:: WHAT THE TASK REQUIRES ::
For the records that follow, please set down exactly the lines between the one holding "setup endpoints to" and the one holding "nor4: 3 / 33.8", inclusive, and only those.

:: Collected data entries ::
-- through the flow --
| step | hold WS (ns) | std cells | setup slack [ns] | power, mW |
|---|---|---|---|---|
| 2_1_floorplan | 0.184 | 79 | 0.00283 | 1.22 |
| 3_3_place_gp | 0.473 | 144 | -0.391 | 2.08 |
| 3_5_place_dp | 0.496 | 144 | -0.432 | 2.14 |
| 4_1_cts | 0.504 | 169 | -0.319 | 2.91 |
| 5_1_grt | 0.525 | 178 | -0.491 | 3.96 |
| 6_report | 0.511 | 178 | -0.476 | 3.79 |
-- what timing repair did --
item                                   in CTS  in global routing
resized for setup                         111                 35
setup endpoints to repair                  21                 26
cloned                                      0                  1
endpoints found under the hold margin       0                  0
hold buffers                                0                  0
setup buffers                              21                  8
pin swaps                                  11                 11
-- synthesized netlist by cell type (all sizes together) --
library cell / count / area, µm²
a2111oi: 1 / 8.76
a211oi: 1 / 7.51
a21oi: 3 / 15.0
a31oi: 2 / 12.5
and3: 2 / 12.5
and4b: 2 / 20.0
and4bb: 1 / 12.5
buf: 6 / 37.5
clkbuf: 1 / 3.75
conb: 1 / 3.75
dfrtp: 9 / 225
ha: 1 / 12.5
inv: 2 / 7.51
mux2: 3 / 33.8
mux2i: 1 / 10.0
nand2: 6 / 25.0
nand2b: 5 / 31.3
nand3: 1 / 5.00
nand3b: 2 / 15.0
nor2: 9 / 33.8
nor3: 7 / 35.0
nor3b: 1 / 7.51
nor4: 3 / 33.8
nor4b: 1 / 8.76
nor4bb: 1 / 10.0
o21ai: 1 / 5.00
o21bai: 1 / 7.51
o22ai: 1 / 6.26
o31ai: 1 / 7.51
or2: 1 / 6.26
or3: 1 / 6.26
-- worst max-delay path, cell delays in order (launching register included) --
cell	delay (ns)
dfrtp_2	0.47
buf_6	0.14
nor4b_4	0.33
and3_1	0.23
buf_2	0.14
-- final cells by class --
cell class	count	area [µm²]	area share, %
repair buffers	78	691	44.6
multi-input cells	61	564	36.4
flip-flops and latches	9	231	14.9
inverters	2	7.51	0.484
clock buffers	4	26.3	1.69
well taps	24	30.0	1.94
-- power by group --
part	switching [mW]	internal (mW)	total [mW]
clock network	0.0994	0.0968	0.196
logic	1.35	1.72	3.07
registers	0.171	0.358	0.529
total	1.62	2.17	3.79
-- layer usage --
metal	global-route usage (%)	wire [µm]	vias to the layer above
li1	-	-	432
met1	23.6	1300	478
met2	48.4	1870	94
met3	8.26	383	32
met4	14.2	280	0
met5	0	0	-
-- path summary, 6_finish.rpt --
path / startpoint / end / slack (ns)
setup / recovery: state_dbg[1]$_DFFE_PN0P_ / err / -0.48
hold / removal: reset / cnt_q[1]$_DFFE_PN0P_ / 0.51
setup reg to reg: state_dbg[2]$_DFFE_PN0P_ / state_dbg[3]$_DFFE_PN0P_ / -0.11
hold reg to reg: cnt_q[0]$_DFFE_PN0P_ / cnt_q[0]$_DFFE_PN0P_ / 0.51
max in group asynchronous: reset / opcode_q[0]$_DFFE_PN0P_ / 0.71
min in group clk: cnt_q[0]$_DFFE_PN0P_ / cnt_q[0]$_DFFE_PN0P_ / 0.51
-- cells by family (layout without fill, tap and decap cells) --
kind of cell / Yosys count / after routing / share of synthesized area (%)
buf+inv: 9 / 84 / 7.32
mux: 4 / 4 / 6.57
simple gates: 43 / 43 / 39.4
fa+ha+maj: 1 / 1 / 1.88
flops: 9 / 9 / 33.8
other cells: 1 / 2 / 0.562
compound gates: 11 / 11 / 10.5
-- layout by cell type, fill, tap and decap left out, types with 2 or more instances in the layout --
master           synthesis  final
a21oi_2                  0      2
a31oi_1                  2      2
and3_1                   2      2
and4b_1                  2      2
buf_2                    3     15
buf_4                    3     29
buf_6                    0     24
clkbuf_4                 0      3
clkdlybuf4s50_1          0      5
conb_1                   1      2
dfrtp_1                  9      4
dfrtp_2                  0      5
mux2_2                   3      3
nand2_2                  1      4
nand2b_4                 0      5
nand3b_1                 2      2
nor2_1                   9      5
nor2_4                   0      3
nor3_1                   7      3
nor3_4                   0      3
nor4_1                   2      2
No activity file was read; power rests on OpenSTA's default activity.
--- config.mk ---
export PLATFORM = sky130hd
export DESIGN_NAME = acc_result_reader
export DESIGN_NICKNAME = d
export VERILOG_FILES = /design/src/rtl/acc_result_reader.sv
export SDC_FILE = /design/constraint.sdc
export NUM_CORES = 1
export LEC_CHECK = 0
export CAP_MARGIN = 20
export CORE_ASPECT_RATIO = 0.9
export CORE_UTILIZATION = 53
export DETAILED_ROUTE_END_ITERATION = 12
export GPL_TIMING_DRIVEN = 0
export PLACE_DENSITY = 0.9
export SYNTH_ARGS = -nofsm -noshare
export SYNTH_HDL_FRONTEND = slang
export SYNTH_SLANG_ARGS = --single-unit
--- constraint.sdc ---
create_clock -name clk -period 2.8 [get_ports clk]
set_input_delay 0.56 -clock clk [delete_from_list [all_inputs] [get_ports clk]]
set_output_delay 0.56 -clock clk [all_outputs]
set_load 0.01 [all_outputs]
**config.mk**
```make
export PLATFORM = sky130hd
export DESIGN_NAME = imm_gen_pipe
export DESIGN_NICKNAME = d
export VERILOG_FILES = /design/src/rtl/imm_gen_pipe.sv
export SDC_FILE = /design/constraint.sdc
export NUM_CORES = 1
export LEC_CHECK = 0
export BUFFER_PORTS_ARGS = -buffer_cell sky130_fd_sc_hd__buf_2
export CORE_MARGIN = 2
export CORE_UTILIZATION = 40
export CTS_CLUSTER_SIZE = 16
export DETAILED_ROUTE_END_ITERATION = 8
export GPL_TIMING_DRIVEN = 1
export REMOVE_ABC_BUFFERS = 1
export SKIP_LAST_GASP = 1
export SLEW_MARGIN = 20
export SYNTH_ARGS = -nofsm -noshare
export SYNTH_HDL_FRONTEND = slang
export SYNTH_SLANG_ARGS = --single-unit
```
**constraint.sdc**
```tcl
create_clock -name clk -period 4.15 [get_ports clk]
set_clock_uncertainty 0.15 [all_clocks]
set_input_delay 0 -clock clk [delete_from_list [all_inputs] [get_ports clk]]
set_output_delay 0 -clock clk [all_outputs]
set_load 0.01 [all_outputs]
```
**src/rtl/imm_gen_pipe.sv**
```systemverilog
// Registered RISC-V immediate generator with valid/ready handshake, a 2-entry skid buffer,
// a synchronous flush and a saturating counter of illegal results delivered.
module imm_gen_pipe #(
    parameter int XLEN  = 32,
    parameter int TAG_W = 8,
    parameter int CNT_W = 16
) (
    input  logic             clk,
    input  logic             rst,
    input  logic             flush,
    input  logic             in_valid,
    output logic             in_ready,
    input  logic [31:0]      in_ir,
    input  logic [TAG_W-1:0] in_tag,
    output logic             out_valid,
    input  logic             out_ready,
    output logic [XLEN-1:0]  out_imm,
    output logic [2:0]       out_fmt,
    output logic             out_illegal,
    output logic [TAG_W-1:0] out_tag,
    output logic [CNT_W-1:0] illegal_cnt
);

    localparam logic [2:0] FMT_R = 3'd0;
    localparam logic [2:0] FMT_I = 3'd1;
    localparam logic [2:0] FMT_S = 3'd2;
    localparam logic [2:0] FMT_B = 3'd3;
    localparam logic [2:0] FMT_U = 3'd4;
    localparam logic [2:0] FMT_J = 3'd5;
    localparam logic [2:0] FMT_Z = 3'd6;
    localparam logic [2:0] FMT_X = 3'd7;

    localparam logic [6:0] OPC_OP_IMM    = 7'b0010011;
    localparam logic [6:0] OPC_OP_IMM_32 = 7'b0011011;
    localparam logic [6:0] OPC_LOAD      = 7'b0000011;
    localparam logic [6:0] OPC_JALR      = 7'b1100111;
    localparam logic [6:0] OPC_MISC_MEM  = 7'b0001111;
    localparam logic [6:0] OPC_STORE     = 7'b0100011;
    localparam logic [6:0] OPC_BRANCH    = 7'b1100011;
    localparam logic [6:0] OPC_LUI       = 7'b0110111;
    localparam logic [6:0] OPC_AUIPC     = 7'b0010111;
    localparam logic [6:0] OPC_JAL       = 7'b1101111;
    localparam logic [6:0] OPC_SYSTEM    = 7'b1110011;
    localparam logic [6:0] OPC_OP        = 7'b0110011;
    localparam logic [6:0] OPC_OP_32     = 7'b0111011;

    logic [31:0]      w_raw;
    logic             w_sx;
    logic [2:0]       w_fmt;
    logic             w_ill;
    logic [XLEN-1:0]  w_imm;
    logic [31:0]      w_i_imm;
    logic [31:0]      w_shamt;
    logic [31:0]      w_shamt_w;
    logic             w_is_shift;
    logic             w_accept;
    logic             w_drain;

    logic             r_out_valid;
    logic [XLEN-1:0]  r_out_imm;
    logic [2:0]       r_out_fmt;
    logic             r_out_ill;
    logic [TAG_W-1:0] r_out_tag;
    logic             r_skid_valid;
    logic [XLEN-1:0]  r_skid_imm;
    logic [2:0]       r_skid_fmt;
    logic             r_skid_ill;
    logic [TAG_W-1:0] r_skid_tag;
    logic [CNT_W-1:0] r_cnt;

    assign w_i_imm    = {{20{in_ir[31]}}, in_ir[31:20]};
    assign w_shamt    = (XLEN == 64) ? {26'b0, in_ir[25:20]} : {27'b0, in_ir[24:20]};
    assign w_shamt_w  = {27'b0, in_ir[24:20]};
    assign w_is_shift = (in_ir[13:12] == 2'b01);

    // w_raw holds a 32-bit value; w_sx selects sign or zero extension up to XLEN.
    always_comb begin
        w_raw = '0;
        w_sx  = 1'b0;
        w_fmt = FMT_X;
        w_ill = 1'b1;
        case (in_ir[6:0])
            OPC_OP_IMM: begin
                w_ill = 1'b0;
                w_fmt = FMT_I;
                w_raw = w_is_shift ? w_shamt : w_i_imm;
                w_sx  = !w_is_shift;
            end
            OPC_OP_IMM_32: begin
                if (XLEN == 64) begin
                    w_ill = 1'b0;
                    w_fmt = FMT_I;
                    w_raw = w_is_shift ? w_shamt_w : w_i_imm;
                    w_sx  = !w_is_shift;
                end
            end
            OPC_LOAD, OPC_JALR, OPC_MISC_MEM: begin
                w_ill = 1'b0;
                w_fmt = FMT_I;
                w_raw = w_i_imm;
                w_sx  = 1'b1;
            end
            OPC_STORE: begin
                w_ill = 1'b0;
                w_fmt = FMT_S;
                w_raw = {{20{in_ir[31]}}, in_ir[31:25], in_ir[11:7]};
                w_sx  = 1'b1;
            end
            OPC_BRANCH: begin
                w_ill = 1'b0;
                w_fmt = FMT_B;
                w_raw = {{19{in_ir[31]}}, in_ir[31], in_ir[7], in_ir[30:25], in_ir[11:8], 1'b0};
                w_sx  = 1'b1;
            end
            OPC_LUI, OPC_AUIPC: begin
                w_ill = 1'b0;
                w_fmt = FMT_U;
                w_raw = {in_ir[31:12], 12'b0};
                w_sx  = 1'b1;
            end
            OPC_JAL: begin
                w_ill = 1'b0;
                w_fmt = FMT_J;
                w_raw = {{11{in_ir[31]}}, in_ir[31], in_ir[19:12], in_ir[20], in_ir[30:21], 1'b0};
                w_sx  = 1'b1;
            end
            OPC_SYSTEM: begin
                w_ill = 1'b0;
                w_fmt = in_ir[14] ? FMT_Z : FMT_I;
                w_raw = in_ir[14] ? {27'b0, in_ir[19:15]} : {20'b0, in_ir[31:20]};
            end
            OPC_OP: begin
                w_ill = 1'b0;
                w_fmt = FMT_R;
            end
            OPC_OP_32: begin
                if (XLEN == 64) begin
                    w_ill = 1'b0;
                    w_fmt = FMT_R;
                end
            end
            default: ;
        endcase
    end

    assign w_imm    = w_sx ? XLEN'($signed(w_raw)) : XLEN'(w_raw);
    assign w_accept = in_valid & ~r_skid_valid & ~flush;
    assign w_drain  = r_out_valid & out_ready;

    // Skid can only fill while the output register is held; it drains into the output first.
    always_ff @(posedge clk or posedge rst) begin
        if (rst) begin
            r_out_valid  <= 1'b0;
            r_out_imm    <= '0;
            r_out_fmt    <= FMT_X;
            r_out_ill    <= 1'b0;
            r_out_tag    <= '0;
            r_skid_valid <= 1'b0;
            r_skid_imm   <= '0;
            r_skid_fmt   <= FMT_X;
            r_skid_ill   <= 1'b0;
            r_skid_tag   <= '0;
        end else if (flush) begin
            r_out_valid  <= 1'b0;
            r_skid_valid <= 1'b0;
        end else if (!r_out_valid || out_ready) begin
            if (r_skid_valid) begin
                r_out_valid  <= 1'b1;
                r_out_imm    <= r_skid_imm;
                r_out_fmt    <= r_skid_fmt;
                r_out_ill    <= r_skid_ill;
                r_out_tag    <= r_skid_tag;
                r_skid_valid <= 1'b0;
            end else if (w_accept) begin
                r_out_valid <= 1'b1;
                r_out_imm   <= w_imm;
                r_out_fmt   <= w_fmt;
                r_out_ill   <= w_ill;
                r_out_tag   <= in_tag;
            end else begin
                r_out_valid <= 1'b0;
            end
        end else if (w_accept) begin
            r_skid_valid <= 1'b1;
            r_skid_imm   <= w_imm;
            r_skid_fmt   <= w_fmt;
            r_skid_ill   <= w_ill;
            r_skid_tag   <= in_tag;
        end
    end

    always_ff @(posedge clk or posedge rst) begin
        if (rst) begin
            r_cnt <= '0;
        end else if (w_drain && r_out_ill && (r_cnt != '1)) begin
            r_cnt <= r_cnt + CNT_W'(1);
        end
    end

    assign in_ready    = ~r_skid_valid;
    assign out_valid   = r_out_valid;
    assign out_imm     = r_out_imm;
    assign out_fmt     = r_out_fmt;
    assign out_illegal = r_out_ill;
    assign out_tag     = r_out_tag;
    assign illegal_cnt = r_cnt;

endmodule

```
==> impl_summary.log, run 1 <==
INFO  metric type_of_the_most_critical_hold_path = in2reg
INFO  metric ff_to_ff_setup_slack = 980 ps
INFO  metric layout_worst_path_cycle_share = 76.29%
INFO  metric wire_per_inst = 16.39 um
INFO  metric antenna_found_initial = 0
INFO  metric hold_viol_final = 0
INFO  metric setup_tns = 0 ps
INFO  metric clockBufferDepth = 2
INFO  metric netlist.area_leader.share = 48.52%
INFO  metric die_width = 117.6 um
INFO  metric grt_overflow_total = 0
INFO  metric initialDrtViolationCount = 331
INFO  metric floorplan.initialDensity = 40.87%
INFO  metric viasPerCell = 5.464
INFO  metric async_reset_ff_share = 100.0%
INFO  metric clock_sink_count = 106
INFO  metric achievable-frequency = between 0.3 and 0.4 GHz
INFO  metric setup_viol = 0
INFO  metric synth_area_leader_cell = sky130_fd_sc_hd__dfrtp_1
INFO  metric area_growth_syn_to_layout = 26.32%
INFO  metric outcome = complete, no violations
INFO  metric power_density = 424.2 nW/um^2
INFO  metric register_area = 2660 um^2
INFO  metric detailedPlacementHpwl = ~9200 um
INFO  metric register_clock_pin_slew_on_the_reported_worst_setup_and_hold_paths = about 80 ps
INFO  metric track_usage = 20.81%
INFO  metric cp-start-kind = flip-flop
INFO  metric finalCriticalPeriod = 3166 ps
INFO  metric core_region_area = between 10,000 and 15,000 um^2
INFO  metric io_pins = 107
INFO  metric route.detailed.drc = 0
INFO  metric r2r-start = r_skid_valid$_DFFE_PP0P_
INFO  metric worst_skew_pair.late_latency = 350 ps
INFO  metric cts_max_level = 3
INFO  metric synth-warning-count = 0
INFO  metric worst-endpoint-required = 4240 ps
INFO  metric route.antenna.remaining_nets = 0
INFO  metric synth_edf_count = 0
INFO  metric synth_area_per_inst = 9.276 um^2
INFO  metric synth_top_cells_by_count = sky130_fd_sc_hd__dfrtp_1 (100), sky130_fd_sc_hd__nand2_1 (85), sky130_fd_sc_hd__a31oi_1 (46), sky130_fd_sc_hd__nor2_1 (46), sky130_fd_sc_hd__o21ai_1 (36)
INFO  metric timing.setup.critical_path_class = reg2reg
INFO  metric n_antenna_cell = 0
INFO  metric first_global_vias = 4,712
INFO  metric floorplan.die.height = 117.6 um
INFO  metric worst_ep_arrival_time = 3250 ps
INFO  metric synth_cells = 556
INFO  metric cts_root_buffer = sky130_fd_sc_hd__clkbuf_16
INFO  metric synth.top_cells.by_area = sky130_fd_sc_hd__dfrtp_1 (49%), sky130_fd_sc_hd__nand2_1 (6.2%), sky130_fd_sc_hd__a31oi_1 (5.6%)
INFO  metric crit_path_max_fo = 21
INFO  metric n_fill_cell = 1,219
INFO  metric timing.reg2reg.worst_path_depth = 7
INFO  metric post_cts_resize_count = 0
INFO  metric timing.hold.worst_path_depth = 4
INFO  metric slew_headroom = 32.45%
INFO  metric post-synth-top-count-cell = sky130_fd_sc_hd__dfrtp_1
INFO  metric die_area = 13,820 um^2
INFO  metric timing_max_transition_violations_final = 0
INFO  metric drtPass1Iterations = 7
INFO  metric synth.yosys.seq_area_share = 51.58%
INFO  metric nNetsFinal = 728
INFO  metric post_cts.repair.setup_buffers = 0
INFO  metric drt-total-wl = 14,080 um
INFO  metric timing.rr.end = out_imm[1]$_DFFE_PP0P_
INFO  metric multi_input_comb_area = 2278 um^2
INFO  metric hold-path-endpoint = r_skid_fmt[0]$_DFFE_PP1P_
INFO  metric portBuffers = 106
INFO  metric global_route_wire_length_before_repair = 23,360 um
INFO  metric cts_inserted_buffers = 9
INFO  metric totalPowerFinal = 2.764 mW
INFO  metric launch_point_of_the_worst_hold_path = in_ir[5]
INFO  metric syn_area = 5157 um^2
INFO  metric unrepaired_setup_endpoints_after_global_routing = no
INFO  metric synth-seq-cells = ~110
INFO  metric gpl.final_weighted_congestion = 0.8499
INFO  metric synthFlopType = sky130_fd_sc_hd__dfrtp_1
INFO  metric whs = 99.89 ps
INFO  metric cts_tree = done
INFO  metric max_cap_violations = 0
INFO  metric grt_start_max_net_pins = 70
INFO  metric placementRows = 41
INFO  metric endpoint_class_of_the_critical_path = flip-flop
INFO  metric cellLeakagePower = a little under 3 nW
INFO  metric layout-drive-gt1-share = 21.69%
INFO  metric synth.lib_cells_used.distinct = 59
INFO  metric worst_pin_slew = around 1000 ps
INFO  metric routed-via-count = 4,694
INFO  metric vdd_drop_max = 0.0002160 V
--- config.mk ---
export PLATFORM = sky130hd
export DESIGN_NAME = mem_ctrl
export DESIGN_NICKNAME = d
export VERILOG_FILES = /design/src/rtl/mem_ctrl_pkg.sv /design/src/rtl/mem_ctrl_assemble.sv /design/src/rtl/mem_ctrl.sv
export SDC_FILE = /design/constraint.sdc
export NUM_CORES = 1
export LEC_CHECK = 0
export CAP_MARGIN = 10
export CORE_AREA = 4 4 142 144
export DETAILED_ROUTE_END_ITERATION = 12
export DIE_AREA = 0 0 146 148
export PLACE_DENSITY = 0.67
export RECOVER_POWER = 50
export SYNTH_ARGS = -nofsm -noshare
export SYNTH_HDL_FRONTEND = slang
export SYNTH_HIERARCHICAL = 1
export SYNTH_SLANG_ARGS = --single-unit
--- constraint.sdc ---
create_clock -name clk_in -period 4.5 [get_ports clk_in]
set_input_delay 0.45 -clock clk_in [delete_from_list [all_inputs] [get_ports clk_in]]
set_output_delay 0.45 -clock clk_in [all_outputs]
set_load 0.01 [all_outputs]
--- src/rtl/mem_ctrl_pkg.sv ---
// Shared types and constants for the unified-RAM byte sequencer.
package mem_ctrl_pkg;

  localparam int          DEFAULT_ADDR_W = 17;
  localparam logic [31:0] ZERO_WORD      = 32'h0000_0000;

  // Byte counts an access may carry; anything else is treated as a full word.
  localparam logic [2:0]  LEN_BYTE = 3'd1;
  localparam logic [2:0]  LEN_HALF = 3'd2;
  localparam logic [2:0]  LEN_WORD = 3'd4;

  typedef enum logic [1:0] {
    MC_IDLE = 2'd0,
    MC_RD   = 2'd1,
    MC_WR   = 2'd2,
    MC_DONE = 2'd3
  } mcState_e;

  typedef enum logic {
    OWN_IF  = 1'b0,
    OWN_MEM = 1'b1
  } mcOwner_e;

  // Collapse the requested length onto the three supported byte counts.
  function automatic logic [2:0] normLen(input logic [2:0] len);
    case (len)
      LEN_BYTE: return LEN_BYTE;
      LEN_HALF: return LEN_HALF;
      default:  return LEN_WORD;
    endcase
  endfunction

endpackage
[config.mk]
export PLATFORM = sky130hd
export DESIGN_NAME = leaf_uplink_arbiter_flat
export DESIGN_NICKNAME = d
export VERILOG_FILES = /design/src/rtl/leaf_uplink_arbiter_pkg.sv /design/src/rtl/leaf_uplink_arbiter_if.sv /design/src/rtl/leaf_uplink_arbiter_picker.sv /design/src/rtl/leaf_uplink_arbiter.sv /design/src/flat_wrapper.sv
export SDC_FILE = /design/constraint.sdc
export NUM_CORES = 1
export LEC_CHECK = 0
export CAP_MARGIN = 30
export CORE_MARGIN = 4
export CORE_UTILIZATION = 44
export CTS_CLUSTER_DIAMETER = 50
export DETAILED_ROUTE_END_ITERATION = 10
export PLACE_DENSITY = 0.87
export SYNTH_ARGS = -nofsm -noshare
export SYNTH_HDL_FRONTEND = slang
export SYNTH_SLANG_ARGS = --single-unit
[constraint.sdc]
create_clock -name clk -period 6.6 [get_ports clk]
set_input_delay 1.32 -clock clk [delete_from_list [all_inputs] [get_ports clk]]
set_output_delay 1.32 -clock clk [all_outputs]
set_load 0.005 [all_outputs]
## config.mk

```make
export PLATFORM = sky130hd
export DESIGN_NAME = pe_mem_port_flat
export DESIGN_NICKNAME = d
export VERILOG_FILES = /design/src/rtl/pe_mem_port_if.sv /design/src/rtl/pe_mem_port.sv /design/src/flat_wrapper.sv
export SDC_FILE = /design/constraint.sdc
export NUM_CORES = 1
export LEC_CHECK = 0
export ABC_AREA = 1
export CAP_MARGIN = 25
export CORE_MARGIN = 3
export CORE_UTILIZATION = 25
export CTS_BUF_LIST = sky130_fd_sc_hd__clkbuf_4 sky130_fd_sc_hd__clkbuf_8
export CTS_CLUSTER_SIZE = 24
export DETAILED_ROUTE_END_ITERATION = 6
export PLACE_DENSITY_LB_ADDON = 0.2
export SLEW_MARGIN = 20
export SYNTH_ARGS = -nofsm -noshare
export SYNTH_HDL_FRONTEND = slang
export SYNTH_SLANG_ARGS = --single-unit
```

## constraint.sdc

```tcl
create_clock -name clk -period 6.2 [get_ports clk]
set_input_delay 0.93 -clock clk [delete_from_list [all_inputs] [get_ports clk]]
set_output_delay 0.93 -clock clk [all_outputs]
set_load 0.01 [all_outputs]
```
==> config.mk <==
export PLATFORM = sky130hd
export DESIGN_NAME = call_return_stack
export DESIGN_NICKNAME = d
export VERILOG_FILES = /design/src/rtl/call_return_stack.sv
export SDC_FILE = /design/constraint.sdc
export NUM_CORES = 1
export LEC_CHECK = 0
export BUFFER_PORTS_ARGS = -buffer_cell sky130_fd_sc_hd__buf_4
export CORE_MARGIN = 4
export CORE_UTILIZATION = 50
export CTS_CLUSTER_SIZE = 12
export DETAILED_ROUTE_END_ITERATION = 6
export GPL_TIMING_DRIVEN = 0
export MAX_ROUTING_LAYER = met4
export PLACE_DENSITY = 0.79
export SYNTH_ARGS = -nofsm -noshare
export SYNTH_HDL_FRONTEND = slang
export SYNTH_SLANG_ARGS = --single-unit
==> constraint.sdc <==
create_clock -name clk -period 6.5 [get_ports clk]
set_clock_uncertainty 0.15 [all_clocks]
set_input_delay 1.625 -clock clk [delete_from_list [all_inputs] [get_ports clk]]
set_output_delay 1.625 -clock clk [all_outputs]
set_load 0.02 [all_outputs]
==> src/rtl/call_return_stack.sv <==
// Return-address stack: push on CALL, pop on RET, registered top,
// occupancy/full/empty status, sticky ovf/unf, flush and a monitor read port.
// Ports: clk, rst (async active-low), push/push_data, pop, flush, clr_err,
//   top, count, empty, full, ovf, unf, mon_sel -> mon_data.
// Option: define CALL_STACK_WRAP_EN to overwrite the oldest entry when full.
module call_return_stack #(
  parameter int WIDTH = 8,
  parameter int DEPTH = 8,
  parameter int CNT_W = $clog2(DEPTH+1)
) (
  input  logic                     clk,
  input  logic                     rst,
  input  logic                     push,
  input  logic [WIDTH-1:0]         push_data,
  input  logic                     pop,
  input  logic                     flush,
  input  logic                     clr_err,
  output logic [WIDTH-1:0]         top,
  output logic [CNT_W-1:0]         count,
  output logic                     empty,
  output logic                     full,
  output logic                     ovf,
  output logic                     unf,
  input  logic [$clog2(DEPTH)-1:0] mon_sel,
  output logic [WIDTH-1:0]         mon_data
);

  localparam int AW = $clog2(DEPTH);

  logic [WIDTH-1:0] mem_q [DEPTH];
  logic [WIDTH-1:0] top_q, top_d;
  logic [CNT_W-1:0] cnt_q, cnt_d;
  logic [AW-1:0]    base_q, base_d;
  logic             ovf_q, ovf_d;
  logic             unf_q, unf_d;
  logic             empty_q, full_q;

  logic             we;
  logic [AW-1:0]    waddr;
  logic             ovf_set, unf_set;

  // Physical slots are base-relative so the wrap build can rotate;
  // power-of-two depth makes truncation the modulo.
  logic [AW-1:0] sp_ptr, tp_ptr, nx_ptr, mon_ptr;

  assign sp_ptr  = base_q + cnt_q[AW-1:0];
  assign tp_ptr  = sp_ptr - AW'(1);
  assign nx_ptr  = sp_ptr - AW'(2);
  assign mon_ptr = tp_ptr - mon_sel;

  assign empty_q = (cnt_q == '0);
  assign full_q  = (cnt_q == CNT_W'(DEPTH));

  always_comb begin
    cnt_d   = cnt_q;
    base_d  = base_q;
    top_d   = top_q;
    we      = 1'b0;
    waddr   = sp_ptr;
    ovf_set = 1'b0;
    unf_set = 1'b0;
    if (flush) begin
      cnt_d  = '0;
      base_d = '0;
      top_d  = '0;
    end else if (push && pop && !empty_q) begin
      // tail call: replace the top entry in place
      we    = 1'b1;
      waddr = tp_ptr;
      top_d = push_data;
    end else if (push) begin
      if (!full_q) begin
        we    = 1'b1;
        cnt_d = cnt_q + CNT_W'(1);
        top_d = push_data;
      end else begin
        ovf_set = 1'b1;
`ifdef CALL_STACK_WRAP_EN
        // when full, the next free slot is the oldest entry
        we     = 1'b1;
        base_d = base_q + AW'(1);
        top_d  = push_data;
`endif
      end
    end else if (pop) begin
      if (!empty_q) begin
        cnt_d = cnt_q - CNT_W'(1);
        top_d = (cnt_q >= CNT_W'(2)) ? mem_q[nx_ptr] : '0;
      end else begin
        unf_set = 1'b1;
      end
    end
    ovf_d = (ovf_q & ~clr_err) | ovf_set;
    unf_d = (unf_q & ~clr_err) | unf_set;
  end

  always_ff @(posedge clk or negedge rst) begin
    if (!rst) begin
      cnt_q  <= '0;
      base_q <= '0;
      top_q  <= '0;
      ovf_q  <= 1'b0;
      unf_q  <= 1'b0;
      for (int i = 0; i < DEPTH; i++) mem_q[i] <= '0;
    end else begin
      cnt_q  <= cnt_d;
      base_q <= base_d;
      top_q  <= top_d;
      ovf_q  <= ovf_d;
      unf_q  <= unf_d;
      if (we) mem_q[waddr] <= push_data;
    end
  end

  always_comb begin
    mon_data = '0;
    if (CNT_W'(mon_sel) < cnt_q) mon_data = mem_q[mon_ptr];
  end

  assign top   = top_q;
  assign count = cnt_q;
  assign empty = empty_q;
  assign full  = full_q;
  assign ovf   = ovf_q;
  assign unf   = unf_q;

endmodule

:: RESULT FOR THIS TASK ::
setup endpoints to repair                  21                 26
cloned                                      0                  1
endpoints found under the hold margin       0                  0
hold buffers                                0                  0
setup buffers                              21                  8
pin swaps                                  11                 11
-- synthesized netlist by cell type (all sizes together) --
library cell / count / area, µm²
a2111oi: 1 / 8.76
a211oi: 1 / 7.51
a21oi: 3 / 15.0
a31oi: 2 / 12.5
and3: 2 / 12.5
and4b: 2 / 20.0
and4bb: 1 / 12.5
buf: 6 / 37.5
clkbuf: 1 / 3.75
conb: 1 / 3.75
dfrtp: 9 / 225
ha: 1 / 12.5
inv: 2 / 7.51
mux2: 3 / 33.8
mux2i: 1 / 10.0
nand2: 6 / 25.0
nand2b: 5 / 31.3
nand3: 1 / 5.00
nand3b: 2 / 15.0
nor2: 9 / 33.8
nor3: 7 / 35.0
nor3b: 1 / 7.51
nor4: 3 / 33.8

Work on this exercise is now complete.